■ **What the task requires**
A single number is required: how many lines in the data below contain "value".

■ **Recorded data**
- - - - -
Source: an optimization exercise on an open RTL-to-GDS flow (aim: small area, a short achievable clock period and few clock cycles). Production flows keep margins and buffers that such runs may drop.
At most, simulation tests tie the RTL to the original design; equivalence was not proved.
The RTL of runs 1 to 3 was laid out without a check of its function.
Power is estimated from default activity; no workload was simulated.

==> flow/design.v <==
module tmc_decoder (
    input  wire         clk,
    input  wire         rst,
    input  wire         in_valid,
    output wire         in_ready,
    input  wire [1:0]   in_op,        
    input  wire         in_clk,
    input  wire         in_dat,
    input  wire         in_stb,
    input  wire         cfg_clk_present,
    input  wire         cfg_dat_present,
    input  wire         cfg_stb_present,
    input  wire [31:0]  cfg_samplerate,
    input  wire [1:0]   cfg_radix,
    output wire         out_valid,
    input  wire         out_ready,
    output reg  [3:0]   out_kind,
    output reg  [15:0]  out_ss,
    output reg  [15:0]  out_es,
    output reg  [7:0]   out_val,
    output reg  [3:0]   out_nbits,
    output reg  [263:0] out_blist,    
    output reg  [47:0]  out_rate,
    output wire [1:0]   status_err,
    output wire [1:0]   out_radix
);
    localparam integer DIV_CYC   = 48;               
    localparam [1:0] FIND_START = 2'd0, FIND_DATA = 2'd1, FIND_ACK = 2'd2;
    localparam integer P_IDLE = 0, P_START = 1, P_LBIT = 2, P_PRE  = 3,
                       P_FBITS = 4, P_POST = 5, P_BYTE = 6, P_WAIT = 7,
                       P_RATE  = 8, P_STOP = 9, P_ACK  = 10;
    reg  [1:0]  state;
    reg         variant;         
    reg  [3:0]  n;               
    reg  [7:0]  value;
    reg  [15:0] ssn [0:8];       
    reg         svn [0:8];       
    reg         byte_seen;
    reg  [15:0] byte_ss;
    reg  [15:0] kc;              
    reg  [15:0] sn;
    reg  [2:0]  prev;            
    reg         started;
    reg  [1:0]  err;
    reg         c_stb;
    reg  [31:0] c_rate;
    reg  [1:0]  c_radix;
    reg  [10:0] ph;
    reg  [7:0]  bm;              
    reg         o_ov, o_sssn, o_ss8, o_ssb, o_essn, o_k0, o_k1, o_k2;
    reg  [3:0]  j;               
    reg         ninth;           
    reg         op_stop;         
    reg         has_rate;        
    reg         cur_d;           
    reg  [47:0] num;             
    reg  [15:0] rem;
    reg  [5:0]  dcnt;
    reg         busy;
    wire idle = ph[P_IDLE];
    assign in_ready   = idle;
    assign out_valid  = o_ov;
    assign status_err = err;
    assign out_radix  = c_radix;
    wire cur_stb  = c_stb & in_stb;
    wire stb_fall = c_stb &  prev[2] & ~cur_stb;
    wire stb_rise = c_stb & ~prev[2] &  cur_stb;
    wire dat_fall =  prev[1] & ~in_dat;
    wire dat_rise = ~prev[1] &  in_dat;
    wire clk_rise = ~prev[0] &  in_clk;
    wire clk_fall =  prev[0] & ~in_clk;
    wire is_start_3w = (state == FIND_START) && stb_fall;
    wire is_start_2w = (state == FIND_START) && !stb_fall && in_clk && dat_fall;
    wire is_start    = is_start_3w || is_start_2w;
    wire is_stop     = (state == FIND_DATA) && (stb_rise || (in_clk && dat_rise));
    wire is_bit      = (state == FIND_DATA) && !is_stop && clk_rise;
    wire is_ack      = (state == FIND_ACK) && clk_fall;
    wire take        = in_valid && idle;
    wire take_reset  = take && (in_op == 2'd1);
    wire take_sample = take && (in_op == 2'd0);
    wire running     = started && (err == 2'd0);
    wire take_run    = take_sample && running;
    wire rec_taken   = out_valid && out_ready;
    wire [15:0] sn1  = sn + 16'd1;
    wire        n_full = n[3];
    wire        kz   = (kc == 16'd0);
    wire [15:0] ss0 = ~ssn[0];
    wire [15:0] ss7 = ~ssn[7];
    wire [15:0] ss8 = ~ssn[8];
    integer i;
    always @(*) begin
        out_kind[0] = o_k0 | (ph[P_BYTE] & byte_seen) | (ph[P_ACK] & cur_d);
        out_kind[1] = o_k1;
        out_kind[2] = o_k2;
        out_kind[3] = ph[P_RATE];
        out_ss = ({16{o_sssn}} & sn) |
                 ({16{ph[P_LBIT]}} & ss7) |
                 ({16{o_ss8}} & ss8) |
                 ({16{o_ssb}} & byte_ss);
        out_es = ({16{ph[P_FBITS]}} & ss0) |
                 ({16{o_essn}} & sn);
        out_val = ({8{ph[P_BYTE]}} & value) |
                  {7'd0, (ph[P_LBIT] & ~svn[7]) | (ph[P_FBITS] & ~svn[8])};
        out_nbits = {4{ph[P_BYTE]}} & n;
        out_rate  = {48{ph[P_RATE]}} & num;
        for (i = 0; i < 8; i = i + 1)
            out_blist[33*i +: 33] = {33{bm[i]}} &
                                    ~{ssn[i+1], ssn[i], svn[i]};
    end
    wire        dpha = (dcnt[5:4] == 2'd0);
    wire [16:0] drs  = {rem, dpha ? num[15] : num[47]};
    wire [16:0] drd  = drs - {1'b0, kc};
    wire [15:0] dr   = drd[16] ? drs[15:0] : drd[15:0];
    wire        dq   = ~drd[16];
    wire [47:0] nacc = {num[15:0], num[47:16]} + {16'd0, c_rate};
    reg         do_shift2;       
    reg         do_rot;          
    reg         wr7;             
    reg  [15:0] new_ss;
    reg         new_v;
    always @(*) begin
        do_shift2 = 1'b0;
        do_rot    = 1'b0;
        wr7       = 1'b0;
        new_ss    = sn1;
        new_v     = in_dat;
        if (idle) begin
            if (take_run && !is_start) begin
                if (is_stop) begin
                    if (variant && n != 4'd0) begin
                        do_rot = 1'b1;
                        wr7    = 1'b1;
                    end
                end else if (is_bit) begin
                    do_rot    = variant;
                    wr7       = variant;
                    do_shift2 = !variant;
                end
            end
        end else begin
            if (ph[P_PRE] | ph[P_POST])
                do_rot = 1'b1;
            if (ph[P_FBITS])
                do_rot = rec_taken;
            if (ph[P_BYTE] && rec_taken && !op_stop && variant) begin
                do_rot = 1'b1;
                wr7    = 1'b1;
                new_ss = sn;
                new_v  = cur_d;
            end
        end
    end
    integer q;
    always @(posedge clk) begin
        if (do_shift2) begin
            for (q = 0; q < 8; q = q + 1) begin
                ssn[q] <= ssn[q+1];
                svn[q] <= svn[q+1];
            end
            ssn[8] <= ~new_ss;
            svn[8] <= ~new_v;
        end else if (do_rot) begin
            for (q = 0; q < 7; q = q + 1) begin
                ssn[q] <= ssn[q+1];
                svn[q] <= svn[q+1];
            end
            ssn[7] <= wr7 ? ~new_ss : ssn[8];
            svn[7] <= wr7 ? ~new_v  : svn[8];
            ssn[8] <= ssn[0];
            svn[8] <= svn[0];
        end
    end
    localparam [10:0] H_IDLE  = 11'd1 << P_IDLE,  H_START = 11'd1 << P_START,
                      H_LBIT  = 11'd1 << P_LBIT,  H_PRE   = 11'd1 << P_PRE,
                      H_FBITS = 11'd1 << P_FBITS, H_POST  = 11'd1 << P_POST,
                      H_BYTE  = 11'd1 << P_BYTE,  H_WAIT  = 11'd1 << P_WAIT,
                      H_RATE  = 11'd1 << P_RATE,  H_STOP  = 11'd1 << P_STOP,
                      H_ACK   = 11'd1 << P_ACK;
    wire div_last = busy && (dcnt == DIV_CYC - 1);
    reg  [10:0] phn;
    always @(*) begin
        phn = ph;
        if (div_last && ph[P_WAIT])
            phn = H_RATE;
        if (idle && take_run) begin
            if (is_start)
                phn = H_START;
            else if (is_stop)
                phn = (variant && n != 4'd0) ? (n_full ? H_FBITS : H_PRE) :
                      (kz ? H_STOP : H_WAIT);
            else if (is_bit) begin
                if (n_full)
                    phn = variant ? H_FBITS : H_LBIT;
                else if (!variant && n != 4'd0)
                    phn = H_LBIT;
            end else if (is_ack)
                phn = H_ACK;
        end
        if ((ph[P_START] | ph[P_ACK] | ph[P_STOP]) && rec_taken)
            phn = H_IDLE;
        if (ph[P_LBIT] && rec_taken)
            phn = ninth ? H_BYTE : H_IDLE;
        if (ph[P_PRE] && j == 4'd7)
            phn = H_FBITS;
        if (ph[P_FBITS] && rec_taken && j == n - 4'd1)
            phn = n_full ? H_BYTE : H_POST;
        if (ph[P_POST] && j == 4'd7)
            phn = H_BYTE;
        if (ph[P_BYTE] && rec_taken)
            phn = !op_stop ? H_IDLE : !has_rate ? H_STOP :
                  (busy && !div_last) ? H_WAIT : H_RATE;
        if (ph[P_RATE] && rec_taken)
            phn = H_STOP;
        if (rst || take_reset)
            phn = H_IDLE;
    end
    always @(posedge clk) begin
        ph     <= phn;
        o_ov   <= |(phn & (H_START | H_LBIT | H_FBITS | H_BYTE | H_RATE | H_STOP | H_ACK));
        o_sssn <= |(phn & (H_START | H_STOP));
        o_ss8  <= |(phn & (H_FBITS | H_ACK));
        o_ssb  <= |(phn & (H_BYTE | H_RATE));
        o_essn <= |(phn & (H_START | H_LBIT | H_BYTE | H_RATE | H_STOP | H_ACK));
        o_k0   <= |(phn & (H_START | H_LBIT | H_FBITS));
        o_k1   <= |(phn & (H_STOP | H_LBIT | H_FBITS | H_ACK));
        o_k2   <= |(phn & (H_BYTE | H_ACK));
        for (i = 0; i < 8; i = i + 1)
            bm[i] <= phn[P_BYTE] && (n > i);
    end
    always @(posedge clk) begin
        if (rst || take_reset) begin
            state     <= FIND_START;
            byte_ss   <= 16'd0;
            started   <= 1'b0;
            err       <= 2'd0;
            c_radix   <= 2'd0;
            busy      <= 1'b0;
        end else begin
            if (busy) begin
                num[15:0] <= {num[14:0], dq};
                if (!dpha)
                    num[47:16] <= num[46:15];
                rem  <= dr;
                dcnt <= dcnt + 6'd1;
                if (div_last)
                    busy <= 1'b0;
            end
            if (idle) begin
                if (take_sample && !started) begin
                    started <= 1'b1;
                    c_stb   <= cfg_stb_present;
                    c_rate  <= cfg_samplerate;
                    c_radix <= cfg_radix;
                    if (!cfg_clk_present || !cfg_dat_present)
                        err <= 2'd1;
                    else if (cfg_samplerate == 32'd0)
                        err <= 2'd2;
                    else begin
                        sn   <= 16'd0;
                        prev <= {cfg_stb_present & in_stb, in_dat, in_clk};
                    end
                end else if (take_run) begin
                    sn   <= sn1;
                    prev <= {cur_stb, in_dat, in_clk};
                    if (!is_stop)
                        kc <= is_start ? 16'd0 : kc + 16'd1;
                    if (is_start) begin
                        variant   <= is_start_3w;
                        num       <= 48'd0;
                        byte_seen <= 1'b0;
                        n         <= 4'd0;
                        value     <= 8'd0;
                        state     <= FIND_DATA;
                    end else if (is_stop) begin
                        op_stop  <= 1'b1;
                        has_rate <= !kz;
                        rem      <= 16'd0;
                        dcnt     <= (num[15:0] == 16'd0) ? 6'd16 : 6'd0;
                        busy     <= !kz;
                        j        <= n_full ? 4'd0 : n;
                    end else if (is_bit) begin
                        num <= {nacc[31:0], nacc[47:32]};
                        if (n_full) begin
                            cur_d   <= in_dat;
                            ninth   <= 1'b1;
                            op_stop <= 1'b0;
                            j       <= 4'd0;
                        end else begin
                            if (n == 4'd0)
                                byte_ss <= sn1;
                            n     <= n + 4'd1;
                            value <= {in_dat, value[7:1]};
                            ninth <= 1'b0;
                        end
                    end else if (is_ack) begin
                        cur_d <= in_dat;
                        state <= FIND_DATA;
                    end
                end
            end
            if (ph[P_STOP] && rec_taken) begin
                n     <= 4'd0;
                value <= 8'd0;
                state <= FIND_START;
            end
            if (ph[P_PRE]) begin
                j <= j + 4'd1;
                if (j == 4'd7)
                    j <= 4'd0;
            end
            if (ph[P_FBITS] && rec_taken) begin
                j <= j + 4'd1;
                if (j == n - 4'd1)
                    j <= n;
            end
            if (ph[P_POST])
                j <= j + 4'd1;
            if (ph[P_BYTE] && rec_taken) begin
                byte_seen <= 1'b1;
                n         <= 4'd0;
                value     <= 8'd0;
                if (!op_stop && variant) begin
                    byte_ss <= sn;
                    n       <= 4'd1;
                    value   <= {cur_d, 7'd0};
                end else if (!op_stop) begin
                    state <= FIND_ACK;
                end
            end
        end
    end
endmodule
- - - - -
■ **Finished task**
7